These divergent frameworks help explain why external pressure has not derailed Huawei’s trajectory but instead reshaped it. U.S. constraints have forced a rerouting toward system optimization, vertical integration, and ecosystem depth, reinforcing a development path that is less vulnerable to chokepoints. In this sense, the competition is no longer solely about who leads in the most advanced models, but about which strategic logic can translate AI into sustained economic and industrial power.
From Chip Constraints to System Power: Huawei’s Ascend–Kunpeng Strategy
Huawei’s AI strategy illustrates how structural constraints can be transformed into sources of leverage. Confronted with restricted access to EUV lithography, advanced GPUs, and leading-edge foundry nodes, Huawei has deliberately reframed the basis of competition.
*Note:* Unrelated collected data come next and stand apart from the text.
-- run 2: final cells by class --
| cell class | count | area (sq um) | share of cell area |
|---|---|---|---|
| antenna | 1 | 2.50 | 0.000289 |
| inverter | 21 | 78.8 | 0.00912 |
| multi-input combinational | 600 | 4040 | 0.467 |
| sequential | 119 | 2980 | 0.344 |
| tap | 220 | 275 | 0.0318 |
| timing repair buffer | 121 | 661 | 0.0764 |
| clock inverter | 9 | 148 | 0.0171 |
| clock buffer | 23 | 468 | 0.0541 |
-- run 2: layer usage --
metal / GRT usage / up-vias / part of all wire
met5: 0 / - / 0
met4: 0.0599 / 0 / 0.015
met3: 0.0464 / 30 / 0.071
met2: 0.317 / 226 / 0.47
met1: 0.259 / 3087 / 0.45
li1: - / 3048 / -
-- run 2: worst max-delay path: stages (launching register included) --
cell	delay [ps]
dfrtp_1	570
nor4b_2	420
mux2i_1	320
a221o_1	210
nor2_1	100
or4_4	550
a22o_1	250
**config.mk**
```make
export PLATFORM = sky130hd
export DESIGN_NAME = gpio_port
export DESIGN_NICKNAME = d
export VERILOG_FILES = /design/src/gpio_port_pkg.sv /design/src/gpio_pin_bank.sv /design/src/gpio_port.sv /design/src/gpio_sync2.sv
export VERILOG_INCLUDE_DIRS = /design/src
export SDC_FILE = /design/constraint.sdc
export NUM_CORES = 1
export LEC_CHECK = 0
export BUFFER_PORTS_ARGS = -buffer_cell sky130_fd_sc_hd__buf_2
export CAP_MARGIN = 20
export CORE_MARGIN = 2
export CORE_UTILIZATION = 50
export DETAILED_ROUTE_END_ITERATION = 10
export PLACE_DENSITY = 0.73
export SETUP_SLACK_MARGIN = 0.4
export SLEW_MARGIN = 10
export SYNTH_ARGS = -nofsm -noshare
export SYNTH_HDL_FRONTEND = slang
export SYNTH_SLANG_ARGS = --single-unit
```
**constraint.sdc**
```tcl
create_clock -name clk_i -period 2.15 [get_ports clk_i]
set_input_delay 0.215 -clock clk_i [delete_from_list [all_inputs] [get_ports clk_i]]
set_output_delay 0.215 -clock clk_i [all_outputs]
set_load 0.005 [all_outputs]
```
**src/gpio_port_regs.svh**
```systemverilog
`ifndef GPIO_PORT_REGS_SVH
`define GPIO_PORT_REGS_SVH

// ---------------------------------------------------------------
// Register word addresses (Avalon word address, one 32-bit word each)
// ---------------------------------------------------------------
`define ADDR_W 5
`define A_PIN_LEVEL_DATA_B 5'h00
`define A_DIRECTION_CONTROL_B 5'h01
`define A_OUTPUT_LATCH_B 5'h02
`define A_ANALOG_SELECT_B 5'h03
`define A_PULLUP_ENABLE_B 5'h04
`define A_OPEN_DRAIN_ENABLE_B 5'h05
`define A_SLEW_LIMIT_ENABLE_B 5'h06
`define A_INPUT_THRESHOLD_SELECT_B 5'h07
`define A_PIN_LEVEL_DATA_C 5'h08
`define A_DIRECTION_CONTROL_C 5'h09
`define A_OUTPUT_LATCH_C 5'h0a
`define A_ANALOG_SELECT_C 5'h0b
`define A_PULLUP_ENABLE_C 5'h0c
`define A_OPEN_DRAIN_ENABLE_C 5'h0d
`define A_SLEW_LIMIT_ENABLE_C 5'h0e
`define A_INPUT_THRESHOLD_SELECT_C 5'h0f
`define A_OPTION 5'h10

// ---------------------------------------------------------------
// Field masks and reset values
// ---------------------------------------------------------------
`define B_IMPL_MASK 8'hf0
`define B_ANALOG_MASK 8'h30
`define B_DIR_RST 8'hf0
`define B_ANALOG_RST 8'h30
`define B_PULLUP_RST 8'hf0
`define B_OD_RST 8'h00
`define B_SLEW_RST 8'hf0
`define B_THRESH_RST 8'h00
`define C_ALL_ONES 8'hff
`define C_ZERO 8'h00
`define OPT_PULLUP_DIS_BIT 7
`define OPT_RST 8'h00

`endif

```
**src/gpio_port_pkg.sv**
```systemverilog
package gpio_port_pkg;

  typedef enum logic [1:0] {
    BUS_IDLE = 2'b01,
    BUS_ANSWER = 2'b10
  } bus_state_t;

endpackage

```
**src/gpio_pin_bank.sv**
```systemverilog
`timescale 1ns/100ps
`default_nettype none

`include "gpio_port_regs.svh"

module gpio_pin_bank #(
  parameter int WIDTH = 8
) (
  input wire logic [WIDTH-1:0] latch_i, // Output latch
  input wire logic [WIDTH-1:0] dir_i, // Direction, 1 = input
  input wire logic [WIDTH-1:0] analog_i, // Analog select
  input wire logic [WIDTH-1:0] pullup_i, // Individual pull-up enables
  input wire logic [WIDTH-1:0] od_i, // Open-drain enables
  input wire logic pullup_dis_i, // Global pull-up disable
  input wire logic [WIDTH-1:0] pin_sync_i, // Synchronised pin levels
  output logic [WIDTH-1:0] pad_o_o, // Pad output value
  output logic [WIDTH-1:0] pad_oe_n_o, // Pad drive enable, low drives
  output logic [WIDTH-1:0] pad_pullup_o, // Effective pull-up
  output logic [WIDTH-1:0] analog_conn_o, // Analog input connected
  output logic [WIDTH-1:0] dig_in_o // Digital read value
);

  // ---------------------------------------------------------------
  // Per-pin drive and read logic
  // ---------------------------------------------------------------
  always_comb begin
    for (int i = 0; i < WIDTH; i++) begin
      // Open-drain drives only a low level
      pad_o_o[i] = latch_i[i] & ~od_i[i];
      pad_oe_n_o[i] = dir_i[i] | (od_i[i] & latch_i[i]);
      pad_pullup_o[i] = pullup_i[i] & ~pullup_dis_i & dir_i[i];
      analog_conn_o[i] = analog_i[i];
      dig_in_o[i] = pin_sync_i[i] & ~analog_i[i];
    end
  end

endmodule

`default_nettype wire

```
**src/gpio_port.sv**
```systemverilog
// How it works
// Data register reads live pins 7..4; writes go to the output latch.
// Direction 1 tri-states the driver, 0 drives the latch; resets to 1.
// Data writes sample pins, merge written bits, store into the latch.
// Direction keeps control of drivers even on analog pins.
// Analog-selected pins read 0 on digital reads.
// Only analog bits 5..4 exist on port B; 1 disables digital input.
// Analog select leaves the digital output path untouched.
// Analog select bits reset to 1 on every reset.
// Pull-up bits 7..4 enable pull-ups; reset to 1.
// Global pull-up disable bit turns every individual pull-up off.
// Pull-up is forced off while the pin is an output.
// Open-drain bit 1 sinks only, 0 push-pull; reset 0.
// Slew bit 1 limits slew, 0 full rate; port B resets to 1.
// Threshold bit 1 Schmitt, 0 TTL; port B resets to 0.
// Software changes thresholds only with peripherals disabled.
// Port B bits 3..0 ignore writes and read as 0.
// After reset each pin is an input with its driver tri-stated.
// Analog inputs connect in analog mode; digital outputs still drive.
// Port C is 6 or 8 bits wide, registers sized to match.
// Software keeps analog pins as inputs to avoid overdrive.
// Pull-up active = own enable, global clear, pin is input.
//
// Chosen here: the register offsets and the Avalon-MM interface to the registers.
`timescale 1ns/100ps
`default_nettype none

`include "gpio_port_regs.svh"

module gpio_port #(
  parameter int C_WIDTH = 8
) (
  input wire logic clk_i, // System clock, 10 MHz
  input wire logic rstn_i, // Async reset, active low
  input wire logic [`ADDR_W-1:0] avs_address, // Word address
  input wire logic avs_read, // Read request
  input wire logic avs_write, // Write request
  input wire logic [31:0] avs_writedata, // Write data
  input wire logic [3:0] avs_byteenable, // Byte enables
  output logic [31:0] avs_readdata, // Read data
  output logic avs_waitrequest, // Stall, high until answer
  output logic avs_response_err, // Unmapped access flag
  input wire logic [3:0] pin_b_i, // Port B pin levels
  output logic [3:0] pin_b_o, // Port B pad output
  output logic [3:0] pin_b_oe_n_o, // Port B drive, low drives
  output logic [3:0] pullup_b_o, // Port B pull-up on
  output logic [3:0] slew_b_o, // Port B slew limited
  output logic [3:0] schmitt_b_o, // Port B Schmitt select
  output logic [3:0] analog_b_o, // Port B analog connected
  input wire logic [C_WIDTH-1:0] pin_c_i, // Port C pin levels
  output logic [C_WIDTH-1:0] pin_c_o, // Port C pad output
  output logic [C_WIDTH-1:0] pin_c_oe_n_o, // Port C drive, low drives
  output logic [C_WIDTH-1:0] pullup_c_o, // Port C pull-up on
  output logic [C_WIDTH-1:0] slew_c_o, // Port C slew limited
  output logic [C_WIDTH-1:0] schmitt_c_o, // Port C Schmitt select
  output logic [C_WIDTH-1:0] analog_c_o // Port C analog connected
);

  // ---------------------------------------------------------------
  // Parameter check
  // ---------------------------------------------------------------
  if (C_WIDTH != 6 && C_WIDTH != 8) begin : g_bad_width
    $error("C_WIDTH must be 6 or 8");
  end

  // ---------------------------------------------------------------
  // Registers (8-bit views; unimplemented bits held at zero)
  // ---------------------------------------------------------------
  localparam logic [7:0] C_MASK = `C_ALL_ONES >> (8 - C_WIDTH);

  logic [7:0] dir_b_r, lat_b_r, ana_b_r, wpu_b_r, od_b_r, slr_b_r, inl_b_r;
  logic [7:0] dir_c_r, lat_c_r, ana_c_r, wpu_c_r, od_c_r, slr_c_r, inl_c_r;
  logic [7:0] opt_r;
  gpio_port_pkg::bus_state_t state_r;
  logic [31:0] rdata_r;
  logic err_r;

  logic [3:0] sync_b;
  logic [C_WIDTH-1:0] sync_c;
  logic [3:0] din_b;
  logic [C_WIDTH-1:0] din_c;
  logic [7:0] pins_b, pins_c;
  logic [7:0] wbyte;
  logic take;
  logic wr_hit;
  logic mapped;
  logic pullup_dis;

  assign pullup_dis = opt_r[`OPT_PULLUP_DIS_BIT];

  // ---------------------------------------------------------------
  // Pin input synchronisers
  // ---------------------------------------------------------------
  gpio_sync2 #(.WIDTH(4)) u_sync_b (
    .clk_i(clk_i),
    .rstn_i(rstn_i),
    .d_i(pin_b_i),
    .q_o(sync_b)
  );

  gpio_sync2 #(.WIDTH(C_WIDTH)) u_sync_c (
    .clk_i(clk_i),
    .rstn_i(rstn_i),
    .d_i(pin_c_i),
    .q_o(sync_c)
  );

  // ---------------------------------------------------------------
  // Pin banks
  // ---------------------------------------------------------------
  gpio_pin_bank #(.WIDTH(4)) u_bank_b (
    .latch_i(lat_b_r[7:4]),
    .dir_i(dir_b_r[7:4]),
    .analog_i(ana_b_r[7:4]),
    .pullup_i(wpu_b_r[7:4]),
    .od_i(od_b_r[7:4]),
    .pullup_dis_i(pullup_dis),
    .pin_sync_i(sync_b),
    .pad_o_o(pin_b_o),
    .pad_oe_n_o(pin_b_oe_n_o),
    .pad_pullup_o(pullup_b_o),
    .analog_conn_o(analog_b_o),
    .dig_in_o(din_b)
  );

  gpio_pin_bank #(.WIDTH(C_WIDTH)) u_bank_c (
    .latch_i(lat_c_r[C_WIDTH-1:0]),
    .dir_i(dir_c_r[C_WIDTH-1:0]),
    .analog_i(ana_c_r[C_WIDTH-1:0]),
    .pullup_i(wpu_c_r[C_WIDTH-1:0]),
    .od_i(od_c_r[C_WIDTH-1:0]),
    .pullup_dis_i(pullup_dis),
    .pin_sync_i(sync_c),
    .pad_o_o(pin_c_o),
    .pad_oe_n_o(pin_c_oe_n_o),
    .pad_pullup_o(pullup_c_o),
    .analog_conn_o(analog_c_o),
    .dig_in_o(din_c)
  );

  assign slew_b_o = slr_b_r[7:4];
  assign schmitt_b_o = inl_b_r[7:4];
  assign slew_c_o = slr_c_r[C_WIDTH-1:0];
  assign schmitt_c_o = inl_c_r[C_WIDTH-1:0];

  assign pins_b = {din_b, 4'h0};
  assign pins_c = 8'(din_c);

  // ---------------------------------------------------------------
  // Bus decode
  // ---------------------------------------------------------------
  assign take = (state_r == gpio_port_pkg::BUS_IDLE) &
                (avs_read | avs_write);
  assign wr_hit = take & avs_write & avs_byteenable[0];
  assign wbyte = avs_writedata[7:0];
  assign mapped = (avs_address <= `A_OPTION);

  assign avs_waitrequest = (state_r != gpio_port_pkg::BUS_ANSWER);
  assign avs_readdata = rdata_r;
  assign avs_response_err = err_r;

  always_ff @(posedge clk_i or negedge rstn_i) begin
    if (!rstn_i) begin
      state_r <= gpio_port_pkg::BUS_IDLE;
    end else begin
      unique case (state_r)
        gpio_port_pkg::BUS_IDLE: begin
          if (avs_read | avs_write) begin
            state_r <= gpio_port_pkg::BUS_ANSWER;
          end
        end
        gpio_port_pkg::BUS_ANSWER: begin
          state_r <= gpio_port_pkg::BUS_IDLE;
        end
        default: begin
          state_r <= gpio_port_pkg::BUS_IDLE;
        end
      endcase
    end
  end

  // ---------------------------------------------------------------
  // Read data
  // ---------------------------------------------------------------
  always_ff @(posedge clk_i or negedge rstn_i) begin
    if (!rstn_i) begin
      rdata_r <= '0;
      err_r <= 1'b0;
    end else if (take) begin
      err_r <= ~mapped;
      unique case (avs_address)
        `A_PIN_LEVEL_DATA_B: rdata_r <= {24'h0, pins_b};
        `A_DIRECTION_CONTROL_B: rdata_r <= {24'h0, dir_b_r};
        `A_OUTPUT_LATCH_B: rdata_r <= {24'h0, lat_b_r};
        `A_ANALOG_SELECT_B: rdata_r <= {24'h0, ana_b_r};
        `A_PULLUP_ENABLE_B: rdata_r <= {24'h0, wpu_b_r};
        `A_OPEN_DRAIN_ENABLE_B: rdata_r <= {24'h0, od_b_r};
        `A_SLEW_LIMIT_ENABLE_B: rdata_r <= {24'h0, slr_b_r};
        `A_INPUT_THRESHOLD_SELECT_B: rdata_r <= {24'h0, inl_b_r};
        `A_PIN_LEVEL_DATA_C: rdata_r <= {24'h0, pins_c};
        `A_DIRECTION_CONTROL_C: rdata_r <= {24'h0, dir_c_r};
        `A_OUTPUT_LATCH_C: rdata_r <= {24'h0, lat_c_r};
        `A_ANALOG_SELECT_C: rdata_r <= {24'h0, ana_c_r};
        `A_PULLUP_ENABLE_C: rdata_r <= {24'h0, wpu_c_r};
        `A_OPEN_DRAIN_ENABLE_C: rdata_r <= {24'h0, od_c_r};
        `A_SLEW_LIMIT_ENABLE_C: rdata_r <= {24'h0, slr_c_r};
        `A_INPUT_THRESHOLD_SELECT_C: rdata_r <= {24'h0, inl_c_r};
        `A_OPTION: rdata_r <= {24'h0, opt_r};
        default: rdata_r <= '0;
      endcase
    end
  end

  // ---------------------------------------------------------------
  // Port B registers
  // ---------------------------------------------------------------
  always_ff @(posedge clk_i or negedge rstn_i) begin
    if (!rstn_i) begin
      dir_b_r <= `B_DIR_RST;
    end else if (wr_hit && avs_address == `A_DIRECTION_CONTROL_B) begin
      dir_b_r <= wbyte & `B_IMPL_MASK;
    end
  end

  always_ff @(posedge clk_i or negedge rstn_i) begin
    if (!rstn_i) begin
      lat_b_r <= '0;
    end else if (wr_hit && avs_address == `A_PIN_LEVEL_DATA_B) begin
      // Written bits 7..4 land; pins sampled for merge
      lat_b_r <= ((pins_b & ~`B_IMPL_MASK) | wbyte) & `B_IMPL_MASK;
    end else if (wr_hit && avs_address == `A_OUTPUT_LATCH_B) begin
      lat_b_r <= wbyte & `B_IMPL_MASK;
    end
  end

  always_ff @(posedge clk_i or negedge rstn_i) begin
    if (!rstn_i) begin
      ana_b_r <= `B_ANALOG_RST;
    end else if (wr_hit && avs_address == `A_ANALOG_SELECT_B) begin
      ana_b_r <= wbyte & `B_ANALOG_MASK;
    end
  end

  always_ff @(posedge clk_i or negedge rstn_i) begin
    if (!rstn_i) begin
      wpu_b_r <= `B_PULLUP_RST;
    end else if (wr_hit && avs_address == `A_PULLUP_ENABLE_B) begin
      wpu_b_r <= wbyte & `B_IMPL_MASK;
    end
  end

  always_ff @(posedge clk_i or negedge rstn_i) begin
    if (!rstn_i) begin
      od_b_r <= `B_OD_RST;
    end else if (wr_hit && avs_address == `A_OPEN_DRAIN_ENABLE_B) begin
      od_b_r <= wbyte & `B_IMPL_MASK;
    end
  end

  always_ff @(posedge clk_i or negedge rstn_i) begin
    if (!rstn_i) begin
      slr_b_r <= `B_SLEW_RST;
    end else if (wr_hit && avs_address == `A_SLEW_LIMIT_ENABLE_B) begin
      slr_b_r <= wbyte & `B_IMPL_MASK;
    end
  end

  always_ff @(posedge clk_i or negedge rstn_i) begin
    if (!rstn_i) begin
      inl_b_r <= `B_THRESH_RST;
    end else if (wr_hit && avs_address == `A_INPUT_THRESHOLD_SELECT_B) begin
      inl_b_r <= wbyte & `B_IMPL_MASK;
    end
  end

  // ---------------------------------------------------------------
  // Port C registers and option
  // ---------------------------------------------------------------
  always_ff @(posedge clk_i or negedge rstn_i) begin
    if (!rstn_i) begin
      dir_c_r <= C_MASK;
    end else if (wr_hit && avs_address == `A_DIRECTION_CONTROL_C) begin
      dir_c_r <= wbyte & C_MASK;
    end
  end

  always_ff @(posedge clk_i or negedge rstn_i) begin
    if (!rstn_i) begin
      lat_c_r <= '0;
    end else if (wr_hit && avs_address == `A_PIN_LEVEL_DATA_C) begin
      // Whole byte is written, so the pin merge leaves nothing over
      lat_c_r <= wbyte & C_MASK;
    end else if (wr_hit && avs_address == `A_OUTPUT_LATCH_C) begin
      lat_c_r <= wbyte & C_MASK;
    end
  end

  always_ff @(posedge clk_i or negedge rstn_i) begin
    if (!rstn_i) begin
      ana_c_r <= C_MASK;
    end else if (wr_hit && avs_address == `A_ANALOG_SELECT_C) begin
      ana_c_r <= wbyte & C_MASK;
    end
  end

  always_ff @(posedge clk_i or negedge rstn_i) begin
    if (!rstn_i) begin
      wpu_c_r <= C_MASK;
    end else if (wr_hit && avs_address == `A_PULLUP_ENABLE_C) begin
      wpu_c_r <= wbyte & C_MASK;
    end
  end

  always_ff @(posedge clk_i or negedge rstn_i) begin
    if (!rstn_i) begin
      od_c_r <= `C_ZERO;
    end else if (wr_hit && avs_address == `A_OPEN_DRAIN_ENABLE_C) begin
      od_c_r <= wbyte & C_MASK;
    end
  end

  always_ff @(posedge clk_i or negedge rstn_i) begin
    if (!rstn_i) begin
      slr_c_r <= C_MASK;
    end else if (wr_hit && avs_address == `A_SLEW_LIMIT_ENABLE_C) begin
      slr_c_r <= wbyte & C_MASK;
    end
  end

  always_ff @(posedge clk_i or negedge rstn_i) begin
    if (!rstn_i) begin
      inl_c_r <= C_MASK;
    end else if (wr_hit && avs_address == `A_INPUT_THRESHOLD_SELECT_C) begin
      inl_c_r <= wbyte & C_MASK;
    end
  end

  always_ff @(posedge clk_i or negedge rstn_i) begin
    if (!rstn_i) begin
      opt_r <= `OPT_RST;
    end else if (wr_hit && avs_address == `A_OPTION) begin
      opt_r <= wbyte;
    end
  end

endmodule

`default_nettype wire

```
**src/gpio_sync2.sv**
```systemverilog
`timescale 1ns/100ps
`default_nettype none

module gpio_sync2 #(
  parameter int WIDTH = 8
) (
  input wire logic clk_i, // System clock
  input wire logic rstn_i, // Async reset, active low
  input wire logic [WIDTH-1:0] d_i, // Asynchronous pin levels
  output logic [WIDTH-1:0] q_o // Synchronised levels
);

  logic [WIDTH-1:0] meta_r;

  always_ff @(posedge clk_i or negedge rstn_i) begin
    if (!rstn_i) begin
      meta_r <= '0;
      q_o <= '0;
    end else begin
      meta_r <= d_i;
      q_o <= meta_r;
    end
  end

endmodule

`default_nettype wire
```
==> flow_metrics.py <==
metrics = {
    "placed_design": {
        "hpwl_um": 12000,
        "numPortBuffers": 109,
        "gp_congestion": 0.898,
    },
    "worst_hold_path": {
        "min-delay-start": "avs_writedata[0]",
        "hp-class": "input port to flip-flop",
        "hold_end": "ana_c_r[0]$_DFFE_PN1P_",
        "hold_depth": 3,
    },
    "worst_setup_path": {
        "crit_path_start_kind": "flip-flop",
        "r2r-end": "schmitt_c_o[5]$_DFFE_PN1P_",
        "cpMaxStageDelayCell": "dfstp_2",
        "critPathKind": "flip-flop to flip-flop",
        "reg2reg_depth": 6,
        "max_stage_delay_ps": 530,
        "regToRegSetupSlack_ps": 330,
        "crit_family": "simple AND/OR/NAND/NOR gates",
        "crit_buf_inv": 1,
        "worstPathMaxFanout": 6,
        "cp.required_ps": 2490,
        "worstPathCellList": "nor2b_4 > and3_4 > nand2_4 > nor2_2 > buf_4 > mux2_2",
        "r2r-start": "state_r[0]$_DFFE_PN1P_",
        "worst_setup_path_end_kind": "flip-flop",
        "crit_arrival_ps": 2170,
    },
    "timing": {
        "slew_headroom": 0.617,
        "min_period_over_period": 0.848,
        "finalHoldViolations": 0,
        "fmax_mhz": 548,
        "fin_hold_ws_ps": 89.3,
        "setup_viol": 0,
        "tightest_slew_ps": 575,
        "final.setup.tns_ps": 0,
        "min_period_ps": 1820,
        "slew_violations": 0,
        "rsz0062_at_grt": "yes",
        "fin_skew_ps": 7.82,
    },
    "die": {
        "dieArea_mm2": 0.0130,
        "initial_core_util": 0.509,
        "io_pins": 163,
        "core_mm2": 0.0119,
        "die_y_um": 114,
        "fp-row-count": 40,
        "die_x_um": 114,
    },
    "synthesis": {
        "ys.flop_type": "dfrtp_1",
        "syn-cell-area_mm2": 0.00606,
        "ys_warn_count": 0,
        "postSynthCellCount": 493,
        "synthTopCellsByCount": "mux2_2 (93), dfrtp_1 (70), dfstp_2 (55), nand2_1 (31), buf_4 (30)",
        "synth_async_sr_flop_share": 1.00,
        "yosysMostFrequentCell": "mux2_2",
        "syn_area_per_cell_um2": 12.3,
        "yosysTopAreaCell": "dfrtp_1",
        "ys_seq_area_frac": 0.528,
        "yosysUniqueCellTypes": 62,
        "synth.area.top_cells": "dfrtp_1 (29%), dfstp_2 (24%), mux2_2 (17%)",
        "synth.ff_latch_count": 125,
        "yosys.area.top_type_share": 0.289,
        "synth-edff-count": 0,
    },
    "cells_and_area": {
        "drive_gt1_frac": 0.548,
        "num_antenna_cells": 0,
        "layout.nets": 704,
        "fillers": 849,
        "syn_to_final_growth_pct": 30.6,
    },
    "clock_tree": {
        "clock-root-buffer": "clkbuf_16",
        "insertion_delay_ps": 420,
        "cts_max_path_buffers": 2,
        "htreeDepth": 4,
        "clkTransAtPathRegs_ps": 50,
        "cts_num_sinks": 125,
        "numCtsBuffers": 17,
        "cts_tree": "yes",
    },
    "grt": {
        "grt_pass1_wl_um": 26800,
        "first_global_vias": 4704,
        "overflow": 0,
        "grt_use_total": 0.277,
        "grt_max_degree": 63,
        "antenna_found_initial": 0,
    },
    "route": {
        "drtIter0Drc": 482,
        "wl_per_cell_um": 22.2,
        "dr_total_vias": 4804,
        "first_pass_iters": 5,
        "detail-route-antenna-nets": 0,
        "vias_per_cell": 5.96,
        "drcViolationCount": 0,
        "wl_um": 17900,
    },
    "status": {
        "status": "complete, no violations",
    },
    "pwr": {
        "peakVddDrop_v": 0.000532,
        "p_leak_nw": 3.84,
        "p_per_area_mw_per_mm2": 944,
    },
    "flow_run": {
        "maxCapViolations": 0,
    },
}
[logic make-up (layout without fill, tap and decap cells)]
family,count (synthesis),in the layout,share of synthesized area
flip-flops,125,125,0.528
AND/OR/NAND/NOR,125,125,0.122
multiplexers,104,104,0.194
AO/OA/AOI/OAI,77,77,0.0923
buffers and inverters,61,202,0.0638
other,1,26,0.000619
Rather than pursuing absolute chip performance at the frontier, the company has shifted emphasis toward system efficiency, architectural optimization, and ecosystem control—areas where China’s scale and coordination advantages are most pronounced.
At the core of this approach are the Ascend and Kunpeng platforms, designed as open, modular, and vertically integrated computing foundations. These architectures prioritize practical efficiency—measured in tokens per watt and workload optimization—over peak theoretical FLOPs. By tightly coupling hardware, software frameworks, and industry-specific solutions, Huawei reduces dependence on the most advanced manufacturing nodes while still delivering deployable and scalable AI capability across real-world use cases.
Ecosystem expansion is the critical multiplier. Huawei has invested heavily in developer and partner mobilization, cultivating millions of developers across Ascend and Kunpeng and thousands of ecosystem partners. This broad base accelerates application development, locks in software compatibility, and embeds Huawei’s stacks deeply into enterprise and public-sector systems. Over time, the cost of switching away from these platforms rises, creating durable advantages that are independent of chip-level parity with global leaders.
In contrast, much of the U.S. AI stack remains anchored to extremely expensive GPUs, high energy costs, and manufacturing constraints that limit rapid domestic scaling. While this model excels at pushing the technological frontier, it is less optimized for cost-efficient, large-scale diffusion. Huawei’s strategy thus bypasses the GPU chokepoint not by matching it directly, but by redirecting competition toward ecosystems, deployment, and industrial integration—turning chip constraints into long-term system power within the global AI landscape.
Powering Intelligence: Energy and Infrastructure as a Strategic Divider in AI
A critical but often underappreciated dimension of AI competition lies in energy and infrastructure. China’s advantages in this domain—rapid expansion of power capacity, fast infrastructure build-out, and comparatively low-cost industrial electricity—provide a material foundation for large-scale AI deployment. These strengths allow AI to be treated not as a purely digital service, but as an integrated component of physical production systems, tightly coupled to power, transport, and industrial assets.
Huawei has positioned itself at the center of this model by directly linking AI deployment to energy and infrastructure. Through its Digital Energy division, Huawei integrates AI with power electronics, energy storage, and grid intelligence, enabling AI systems to be embedded in data centers, industrial sites, and critical infrastructure. This approach supports real-world applications such as unmanned mining operations, intelligent steel furnaces, oil and gas exploration, and energy-efficient AI data centers optimized for performance per watt rather than raw computational scale.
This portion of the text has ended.